Basta ricordare, allora, che la L. 8 novembre 2012, n. 189, art. 3 la c.d. legge “Balduzzi”, in tema di responsabilità del medico, secondo cui l’esercente la professione sanitaria che nello svolgimento della propria attività’ si attiene a linee guida e buone pratiche accreditate dalla comunità’ scientifica non risponde penalmente per colpa lieve”, pone un limite alla possibilità per il giudice di sancire la responsabilità del medico esclusivamente nelle ipotesi in cui questi abbia rispettato le linee guida e le best practices: nel senso che potrebbe pur sempre essere riconosciuta la responsabilità penale del medico per omicidio e lesioni personali che si sia attenuto ad esse, ma ciò solo allorchè invece avrebbe dovuto discostarsene in ragione della peculiare situazione clinica del malato e questo non abbia fatto per “colpa grave”, quando cioè la necessità di discostarsi dalle linee guida era macroscopica, immediatamente riconoscibile da qualunque altro sanitario al posto dell’imputato.

La disposizione limitativa della responsabilità è applicabile, peraltro, solo limitatamente ai casi nei quali si faccia questione di essersi attenuti a linee guida e, quindi, può operare solo allorquando si discuta della “perizia” del sanitario, non estendendosi alle condotte professionali “negligenti” ed “imprudenti”, anche perchè è concettualmente da escludere che le linee guida e le buone prassi possano in qualche modo prendere in considerazione comportamenti professionali connotati da tali profili di colpa.
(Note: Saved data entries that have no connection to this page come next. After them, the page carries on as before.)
## src/hdl/hed_pkg.sv

```systemverilog
// ----------------------------------------------------------------------------
// HTML entity decoder package
// Shared widths, character codes, the entity table and the decision record
// passed from the head matcher to the control logic.
// ----------------------------------------------------------------------------
package hed_pkg;

   // Look-ahead window geometry.
   localparam int WIN_DEPTH = 6;
   localparam int FILL_W    = 3;
   localparam int KEY_COUNT = 5;
   localparam int NAME_MAX  = 4;

   // Character codes.
   localparam logic [7:0] CHAR_AMP   = 8'h26;
   localparam logic [7:0] CHAR_SEMI  = 8'h3B;
   localparam logic [7:0] CHAR_PLUS  = 8'h2B;
   localparam logic [7:0] CHAR_SPACE = 8'h20;
   localparam logic [7:0] CASE_DELTA = 8'h20;

   // Entity names in lower case, their letter counts and decoded values.
   // Order matters: the first entry that matches wins.
   localparam logic [7:0] KEY_NAME [KEY_COUNT][NAME_MAX] = '{
      '{8'h6C, 8'h74, 8'h00, 8'h00},   // lt
      '{8'h67, 8'h74, 8'h00, 8'h00},   // gt
      '{8'h61, 8'h6D, 8'h70, 8'h00},   // amp
      '{8'h61, 8'h70, 8'h6F, 8'h73},   // apos
      '{8'h71, 8'h75, 8'h6F, 8'h74}    // quot
   };
   localparam logic [FILL_W-1:0] KEY_LEN [KEY_COUNT] = '{3'd2, 3'd2, 3'd3, 3'd4, 3'd4};
   localparam logic [7:0] KEY_VALUE [KEY_COUNT] = '{8'h3C, 8'h3E, 8'h26, 8'h27, 8'h22};

   // Window contents, head in element 0.
   typedef logic [WIN_DEPTH-1:0][7:0] window_type;

   // Outcome of one decision at the window head.
   typedef struct packed {
      logic [7:0]        out_byte;
      logic [FILL_W-1:0] skip;
   } decision_type;

endpackage

```

## src/hdl/hed_cell.sv

```systemverilog
// ----------------------------------------------------------------------------
// HTML entity decoder window cell
// One byte of the look-ahead window. On a shift it takes the byte of its
// neighbor toward the tail; a load puts a new request byte in place.
// ----------------------------------------------------------------------------
module hed_cell (
   input  logic       clock,
   input  logic       shift,
   input  logic       load,
   input  logic [7:0] nbr_byte,
   input  logic [7:0] new_byte,
   output logic [7:0] cell_byte
);

   logic [7:0] byte_ff;
   logic [7:0] byte_in;

   // A load wins over the shift, since it targets the first free place.
   always_comb begin
      if (load) begin
         byte_in = new_byte;
      end else if (shift) begin
         byte_in = nbr_byte;
      end else begin
         byte_in = byte_ff;
      end
   end

   always_ff @(posedge clock) begin
      byte_ff <= byte_in;
   end

   assign cell_byte = byte_ff;

endmodule

```

## src/hdl/hed_matcher.sv

```systemverilog
// ----------------------------------------------------------------------------
// HTML entity decoder head matcher
// Looks at the window head and decides which byte it stands for, and how
// many following bytes an entity (and its optional semicolon) consumes.
// ----------------------------------------------------------------------------
module hed_matcher (
   input  hed_pkg::window_type            window,
   input  logic [hed_pkg::FILL_W-1:0]     fill,
   output hed_pkg::decision_type          decision
);
   import hed_pkg::*;

   logic              found;
   logic              lower_ok;
   logic              upper_ok;
   logic [FILL_W-1:0] span;
   logic [FILL_W-1:0] extra;

   // Try every entity in table order; only bytes present in the window count.
   always_comb begin
      found             = 1'b0;
      lower_ok          = 1'b1;
      upper_ok          = 1'b1;
      span              = '0;
      extra             = '0;
      decision.out_byte = window[0];
      decision.skip     = '0;
      if (window[0] == CHAR_AMP) begin
         for (int k = 0; k < KEY_COUNT; k++) begin
            span     = KEY_LEN[k] + 3'd1;
            lower_ok = 1'b1;
            upper_ok = 1'b1;
            for (int i = 0; i < NAME_MAX; i++) begin
               if (3'(i) < KEY_LEN[k]) begin
                  if (window[i + 1] != KEY_NAME[k][i]) begin
                     lower_ok = 1'b0;
                  end
                  if (window[i + 1] != (KEY_NAME[k][i] - CASE_DELTA)) begin
                     upper_ok = 1'b0;
                  end
               end
            end
            // A semicolon is taken only when it is already in the window.
            extra = ((span < fill) && (window[span] == CHAR_SEMI)) ? 3'd1 : 3'd0;
            if (!found && (span <= fill) && (lower_ok || upper_ok)) begin
               found             = 1'b1;
               decision.out_byte = KEY_VALUE[k];
               decision.skip     = KEY_LEN[k] + extra;
            end
         end
      end
   end

endmodule

```

## src/hdl/html_entity_decoder.sv

```systemverilog
// ----------------------------------------------------------------------------
// HTML entity decoder
// Streams text one byte per request, turns + into a space and replaces the
// entities lt, gt, amp, apos and quot (all lower or all upper case) by their characters.
// ----------------------------------------------------------------------------
// Throughput: one request per cycle while the six-cell window runs full and no
// result is stalled; a decision at the window head pops one cell each cycle.
// A result is registered from the head decision once the request that fills
// the window to six bytes sits in its cell.
// A last request starts a flush of one decision per cycle unless a result is
// stalled, until the window is empty and the flush ends, with req_tready low meanwhile.
// Reset empties the window, clears the skip count and the flush flag and drops rsp_tvalid.
module html_entity_decoder (
   input  logic       clock,
   input  logic       reset,
   input  logic       req_tvalid,
   output logic       req_tready,
   input  logic [7:0] req_tdata,   // [7:0] in_byte
   input  logic       req_tlast,   // in_final
   output logic       rsp_tvalid,
   input  logic       rsp_tready,
   output logic [7:0] rsp_tdata,   // [7:0] out_byte
   output logic       rsp_tlast    // out_final
);
   import hed_pkg::*;

   localparam logic [FILL_W-1:0] FULL = FILL_W'(WIN_DEPTH);

   logic [FILL_W-1:0] fill_ff, fill_in;
   logic [FILL_W-1:0] skip_ff, skip_in;
   logic              flushing_ff, flushing_in;
   logic              rsp_valid_ff, rsp_valid_in;
   logic [7:0]        rsp_byte_ff, rsp_byte_in;
   logic              rsp_last_ff, rsp_last_in;

   logic              pop_cond;
   logic              out_free;
   logic              pop;
   logic              emit;
   logic              load;
   logic [FILL_W-1:0] load_idx;
   logic [7:0]        new_byte;
   window_type        window;
   decision_type      decision;

   // Pop control: steady decisions need a full window, the flush drains it.
   assign pop_cond   = flushing_ff ? (fill_ff != '0) : (fill_ff == FULL);
   assign out_free   = !rsp_valid_ff || rsp_tready;
   assign pop        = pop_cond && ((skip_ff != '0) || out_free);
   assign emit       = pop && (skip_ff == '0);
   assign req_tready = !flushing_ff && ((fill_ff != FULL) || pop);
   assign load       = req_tvalid && req_tready;
   assign load_idx   = pop ? (fill_ff - 3'd1) : fill_ff;
   assign new_byte   = (req_tdata == CHAR_PLUS) ? CHAR_SPACE : req_tdata;

   // The window as a row of cells, head in cell 0.
   for (genvar i = 0; i < WIN_DEPTH; i++) begin : g_cell
      logic [7:0] nbr;
      if (i == WIN_DEPTH - 1) begin : g_tail
         assign nbr = '0;
      end else begin : g_body
         assign nbr = window[i + 1];
      end
      hed_cell u_cell (
         .clock     (clock),
         .shift     (pop),
         .load      (load && (load_idx == FILL_W'(i))),
         .nbr_byte  (nbr),
         .new_byte  (new_byte),
         .cell_byte (window[i])
      );
   end

   hed_matcher u_matcher (
      .window   (window),
      .fill     (fill_ff),
      .decision (decision)
   );

   // Next values of fill, skip count, flush flag and the result register.
   always_comb begin
      fill_in      = fill_ff - {2'b00, pop} + {2'b00, load};
      skip_in      = skip_ff;
      flushing_in  = flushing_ff;
      rsp_valid_in = rsp_valid_ff;
      rsp_byte_in  = rsp_byte_ff;
      rsp_last_in  = rsp_last_ff;
      if (pop) begin
         skip_in = (skip_ff != '0) ? (skip_ff - 3'd1) : decision.skip;
      end
      if (load && req_tlast) begin
         flushing_in = 1'b1;
      end else if (flushing_ff && (fill_ff == '0)) begin
         flushing_in = 1'b0;
      end
      // During a flush a byte is the last when only skipped bytes follow it.
      if (emit) begin
         rsp_valid_in = 1'b1;
         rsp_byte_in  = decision.out_byte;
         rsp_last_in  = flushing_ff && ((fill_ff - 3'd1) == decision.skip);
      end else if (rsp_tready) begin
         rsp_valid_in = 1'b0;
      end
   end

   always_ff @(posedge clock) begin
      if (reset) begin
         fill_ff      <= '0;
         skip_ff      <= '0;
         flushing_ff  <= 1'b0;
         rsp_valid_ff <= 1'b0;
      end else begin
         fill_ff      <= fill_in;
         skip_ff      <= skip_in;
         flushing_ff  <= flushing_in;
         rsp_valid_ff <= rsp_valid_in;
      end
      rsp_byte_ff <= rsp_byte_in;
      rsp_last_ff <= rsp_last_in;
   end

   assign rsp_tvalid = rsp_valid_ff;
   assign rsp_tdata  = rsp_byte_ff;
   assign rsp_tlast  = rsp_last_ff;

endmodule

```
Ciò che significa anche che il medico imprudente e negligente non potrebbe invocare una pretesa adesione alle linee guida per eludere la propria responsabilità (Sezione 4^, 20 marzo 2015, Rota).

Ciò che esime dal dover anche rilevare che in sede di merito si è sottolineata la gravita della colpa del sanitario: ulteriore elemento ostativo all’applicabilità della richiamata regola.
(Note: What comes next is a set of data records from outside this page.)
--- src/rtl/ukst_pkg.sv ---
// ----------------------------------------------------------------------------
// ukst_pkg
// Shared types, codes and defaults of the unique key set table.
// ----------------------------------------------------------------------------
package ukst_pkg;

    localparam int CAPACITY_DEF  = 16;
    localparam int KEY_WIDTH_DEF = 32;

    localparam int CMD_W       = 2;
    localparam int STATUS_W    = 2;
    localparam int COUNT_OUT_W = 5;
    localparam int KEY_OUT_W   = 32;

    localparam logic [CMD_W-1:0] CMD_INSERT = 2'd0;
    localparam logic [CMD_W-1:0] CMD_REMOVE = 2'd1;
    localparam logic [CMD_W-1:0] CMD_QUERY  = 2'd2;

    typedef enum logic [STATUS_W-1:0] {
        ST_OK     = 2'd0,
        ST_DUP    = 2'd1,
        ST_ABSENT = 2'd2,
        ST_FULL   = 2'd3
    } t_status;

    // per-cell command from the sequencer
    typedef struct packed {
        logic cmp;   // latch compare flags against the presented key
        logic ins;   // open a gap and place the key
        logic rem;   // close the gap at the matching entry
    } t_cell_ctrl;

    // per-cell status handed to the neighbour and the sequencer
    typedef struct packed {
        logic valid;
        logic lt;    // presented key is below the held key
        logic eq;    // presented key equals the held key
    } t_cell_stat;

endpackage
$ cat src/rtl/jesu_ctrl.sv
// ---------------------------------------------------------------------------
// jesu_ctrl
// sequencing state machine: evaluate queued bytes, emit runs, close requests
// ---------------------------------------------------------------------------
module jesu_ctrl (
	input  logic            clk,
	input  logic            arst_n,
	input  logic            raw_valid,
	output logic            raw_stall,
	input  jesu_pkg::stat_t stat,
	output jesu_pkg::cmd_t  cmd
);
	import jesu_pkg::*;

	state_t state_q;
	state_t state_d;
	logic   ready;

	always_ff @(posedge clk or negedge arst_n) begin
		if (!arst_n) begin
			state_q <= ST_PROC;
		end else begin
			state_q <= state_d;
		end
	end

	// next state
	always_comb begin
		state_d = state_q;
		case (state_q)
			ST_PROC: begin
				if (!stat.q_empty && stat.eval_run) begin
					state_d = ST_EMIT;
				end
			end
			ST_EMIT: begin
				if ((!stat.hold_v || stat.out_free) && stat.run_end) begin
					state_d = ST_PROC;
				end
			end
			default: state_d = ST_PROC;
		endcase
	end

	// outputs
	always_comb begin
		cmd   = '0;
		ready = 1'b0;
		case (state_q)
			ST_PROC: begin
				if (!stat.q_empty) begin
					cmd.eval = 1'b1;
				end else if (stat.open) begin
					ready     = !stat.flush_out || stat.out_free;
					cmd.flush = ready;
				end else begin
					ready = 1'b1;
				end
			end
			ST_EMIT: begin
				cmd.emit = !stat.hold_v || stat.out_free;
			end
			default: begin
				ready = 1'b0;
			end
		endcase
		cmd.accept = ready && raw_valid;
	end

	assign raw_stall = !ready;

endmodule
Alla inammissibilità del ricorso, riconducibile a colpa del ricorrente (Corte Cost., sent. 7-13 giugno 2000, n. 186), consegue la condanna del ricorrente medesima al pagamento delle spese processuali e di una somma, che congruamente si determina in mille Euro, in favore della cassa delle ammende nonchè alla rifusione delle spese sostenute dalle parti civili, sotto indicate, liquidate come in dispositivo.

P.Q.M.

Dichiara inammissibile il ricorso e condanna il ricorrente al pagamento delle spese processuali e della somma di Euro 1000,00 in favore della cassa delle ammende, oltre alla rifusione delle spese in favore delle parti civili I.G., I.S., I.F., IM.Fr., I.M., N. R. e L.F. che liquida in complessivi Euro 4.000,00, oltre accessori come per legge .

Così deciso in Roma, il 28 maggio 2015.